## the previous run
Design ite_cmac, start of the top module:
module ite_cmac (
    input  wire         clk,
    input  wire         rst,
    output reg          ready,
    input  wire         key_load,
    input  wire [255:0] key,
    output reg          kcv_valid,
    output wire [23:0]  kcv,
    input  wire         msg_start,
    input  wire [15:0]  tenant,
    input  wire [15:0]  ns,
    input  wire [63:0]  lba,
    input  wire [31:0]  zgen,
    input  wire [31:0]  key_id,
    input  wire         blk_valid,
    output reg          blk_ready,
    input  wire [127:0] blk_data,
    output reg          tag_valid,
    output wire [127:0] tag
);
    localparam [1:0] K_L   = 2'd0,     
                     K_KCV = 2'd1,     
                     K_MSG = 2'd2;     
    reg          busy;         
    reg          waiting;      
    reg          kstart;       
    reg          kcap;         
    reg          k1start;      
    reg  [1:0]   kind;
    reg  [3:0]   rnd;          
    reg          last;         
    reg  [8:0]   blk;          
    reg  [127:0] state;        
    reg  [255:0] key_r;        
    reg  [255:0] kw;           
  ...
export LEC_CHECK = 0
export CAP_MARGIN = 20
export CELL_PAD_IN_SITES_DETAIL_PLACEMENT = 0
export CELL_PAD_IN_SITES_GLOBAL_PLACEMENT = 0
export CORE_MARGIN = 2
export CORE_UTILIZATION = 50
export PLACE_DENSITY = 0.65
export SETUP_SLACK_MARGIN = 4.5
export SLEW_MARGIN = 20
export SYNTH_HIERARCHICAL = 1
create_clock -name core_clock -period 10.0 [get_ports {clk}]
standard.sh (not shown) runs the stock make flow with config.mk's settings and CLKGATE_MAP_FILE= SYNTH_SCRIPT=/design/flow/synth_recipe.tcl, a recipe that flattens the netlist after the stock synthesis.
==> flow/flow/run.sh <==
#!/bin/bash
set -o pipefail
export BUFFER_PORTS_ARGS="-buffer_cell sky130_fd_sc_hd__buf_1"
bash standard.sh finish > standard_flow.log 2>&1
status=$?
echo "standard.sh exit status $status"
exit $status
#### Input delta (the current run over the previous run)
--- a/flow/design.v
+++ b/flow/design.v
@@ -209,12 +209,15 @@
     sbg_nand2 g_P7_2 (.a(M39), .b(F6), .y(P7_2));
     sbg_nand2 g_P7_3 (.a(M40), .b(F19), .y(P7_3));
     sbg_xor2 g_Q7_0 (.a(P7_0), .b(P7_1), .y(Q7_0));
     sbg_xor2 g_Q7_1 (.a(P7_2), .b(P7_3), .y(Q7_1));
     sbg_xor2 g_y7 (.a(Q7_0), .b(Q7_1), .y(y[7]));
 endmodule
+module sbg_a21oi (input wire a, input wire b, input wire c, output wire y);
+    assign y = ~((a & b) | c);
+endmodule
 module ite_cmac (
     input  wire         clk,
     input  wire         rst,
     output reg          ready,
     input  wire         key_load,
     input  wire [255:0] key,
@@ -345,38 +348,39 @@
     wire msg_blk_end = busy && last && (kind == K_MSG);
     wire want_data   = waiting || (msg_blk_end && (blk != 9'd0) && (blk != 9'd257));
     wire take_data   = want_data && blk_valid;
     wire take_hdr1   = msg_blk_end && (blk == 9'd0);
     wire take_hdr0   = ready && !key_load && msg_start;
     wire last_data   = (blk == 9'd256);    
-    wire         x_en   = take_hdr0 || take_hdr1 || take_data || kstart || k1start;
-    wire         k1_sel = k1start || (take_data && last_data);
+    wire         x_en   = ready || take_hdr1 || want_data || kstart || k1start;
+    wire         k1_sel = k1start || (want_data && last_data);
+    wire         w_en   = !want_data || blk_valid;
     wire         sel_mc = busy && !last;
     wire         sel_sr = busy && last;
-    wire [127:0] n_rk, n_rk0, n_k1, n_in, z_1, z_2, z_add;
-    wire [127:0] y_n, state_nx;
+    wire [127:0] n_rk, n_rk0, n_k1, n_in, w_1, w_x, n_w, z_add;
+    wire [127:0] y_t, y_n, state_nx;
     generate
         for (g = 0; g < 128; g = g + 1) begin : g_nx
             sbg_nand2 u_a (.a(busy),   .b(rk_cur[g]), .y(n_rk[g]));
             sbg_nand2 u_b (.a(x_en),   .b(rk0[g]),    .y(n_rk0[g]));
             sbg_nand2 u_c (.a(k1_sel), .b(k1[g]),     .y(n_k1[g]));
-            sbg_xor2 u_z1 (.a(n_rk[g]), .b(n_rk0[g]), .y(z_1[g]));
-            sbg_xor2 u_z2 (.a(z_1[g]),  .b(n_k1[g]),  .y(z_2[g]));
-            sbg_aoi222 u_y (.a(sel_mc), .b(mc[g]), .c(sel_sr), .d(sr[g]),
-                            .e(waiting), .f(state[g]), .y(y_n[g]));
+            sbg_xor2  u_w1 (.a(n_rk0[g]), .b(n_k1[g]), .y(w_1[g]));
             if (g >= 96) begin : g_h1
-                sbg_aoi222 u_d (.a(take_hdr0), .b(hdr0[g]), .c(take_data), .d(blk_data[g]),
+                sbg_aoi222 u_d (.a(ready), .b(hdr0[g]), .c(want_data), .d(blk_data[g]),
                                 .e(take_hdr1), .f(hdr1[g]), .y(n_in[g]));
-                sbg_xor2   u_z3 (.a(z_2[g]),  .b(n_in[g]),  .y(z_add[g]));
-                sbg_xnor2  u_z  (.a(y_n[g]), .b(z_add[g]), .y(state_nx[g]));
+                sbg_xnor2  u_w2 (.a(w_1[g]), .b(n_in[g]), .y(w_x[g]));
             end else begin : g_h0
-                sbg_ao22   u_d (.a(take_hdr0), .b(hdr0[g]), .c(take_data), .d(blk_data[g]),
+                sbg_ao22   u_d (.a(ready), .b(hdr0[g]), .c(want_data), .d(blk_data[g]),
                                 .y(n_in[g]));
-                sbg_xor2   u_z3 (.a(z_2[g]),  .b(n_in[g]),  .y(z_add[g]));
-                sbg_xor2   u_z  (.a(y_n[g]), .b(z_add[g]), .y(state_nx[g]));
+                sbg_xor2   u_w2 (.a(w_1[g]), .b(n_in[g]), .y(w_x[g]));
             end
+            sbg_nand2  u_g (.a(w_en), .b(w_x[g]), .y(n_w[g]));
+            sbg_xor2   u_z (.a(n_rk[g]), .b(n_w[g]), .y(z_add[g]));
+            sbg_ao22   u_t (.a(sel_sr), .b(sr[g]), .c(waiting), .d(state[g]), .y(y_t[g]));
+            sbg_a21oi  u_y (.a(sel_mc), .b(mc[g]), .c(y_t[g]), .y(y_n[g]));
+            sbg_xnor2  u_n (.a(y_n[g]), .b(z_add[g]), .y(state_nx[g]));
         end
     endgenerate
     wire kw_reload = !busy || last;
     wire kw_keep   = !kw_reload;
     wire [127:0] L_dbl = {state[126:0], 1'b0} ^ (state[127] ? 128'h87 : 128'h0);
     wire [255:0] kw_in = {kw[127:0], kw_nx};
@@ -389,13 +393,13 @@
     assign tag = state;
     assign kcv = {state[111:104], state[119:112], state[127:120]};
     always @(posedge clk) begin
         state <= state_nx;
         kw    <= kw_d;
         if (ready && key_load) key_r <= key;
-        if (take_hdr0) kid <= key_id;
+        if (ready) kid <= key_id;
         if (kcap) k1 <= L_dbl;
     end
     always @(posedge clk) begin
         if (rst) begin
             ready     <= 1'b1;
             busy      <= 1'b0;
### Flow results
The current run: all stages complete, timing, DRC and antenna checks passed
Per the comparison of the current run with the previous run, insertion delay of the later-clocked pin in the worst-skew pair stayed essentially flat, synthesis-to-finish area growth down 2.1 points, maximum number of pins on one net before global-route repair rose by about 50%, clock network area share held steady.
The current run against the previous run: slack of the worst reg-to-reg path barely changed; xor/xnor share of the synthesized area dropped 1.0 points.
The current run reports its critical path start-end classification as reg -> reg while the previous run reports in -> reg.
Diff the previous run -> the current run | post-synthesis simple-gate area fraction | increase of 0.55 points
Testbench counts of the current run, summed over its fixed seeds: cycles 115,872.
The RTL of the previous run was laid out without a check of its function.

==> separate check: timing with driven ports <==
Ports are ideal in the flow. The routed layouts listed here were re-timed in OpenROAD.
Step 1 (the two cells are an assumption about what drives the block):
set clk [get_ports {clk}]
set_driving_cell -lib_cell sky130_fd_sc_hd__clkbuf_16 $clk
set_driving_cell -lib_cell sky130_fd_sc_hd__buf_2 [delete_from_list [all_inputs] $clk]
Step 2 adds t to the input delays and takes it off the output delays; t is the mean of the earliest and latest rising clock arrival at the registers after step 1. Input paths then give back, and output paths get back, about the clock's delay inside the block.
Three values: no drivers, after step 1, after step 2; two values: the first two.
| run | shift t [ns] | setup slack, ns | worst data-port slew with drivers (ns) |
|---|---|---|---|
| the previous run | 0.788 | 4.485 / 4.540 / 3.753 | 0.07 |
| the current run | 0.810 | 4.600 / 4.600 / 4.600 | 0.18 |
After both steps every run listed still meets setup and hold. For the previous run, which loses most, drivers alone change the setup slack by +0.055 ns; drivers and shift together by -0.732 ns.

Action item
Using the records above, find and show each line with the string "output".

Answer section
    output reg          ready,
    output reg          kcv_valid,
    output wire [23:0]  kcv,
    output reg          blk_ready,
    output reg          tag_valid,
    output wire [127:0] tag
+module sbg_a21oi (input wire a, input wire b, input wire c, output wire y);
     output reg          ready,
Step 2 adds t to the input delays and takes it off the output delays; t is the mean of the earliest and latest rising clock arrival at the registers after step 1. Input paths then give back, and output paths get back, about the clock's delay inside the block.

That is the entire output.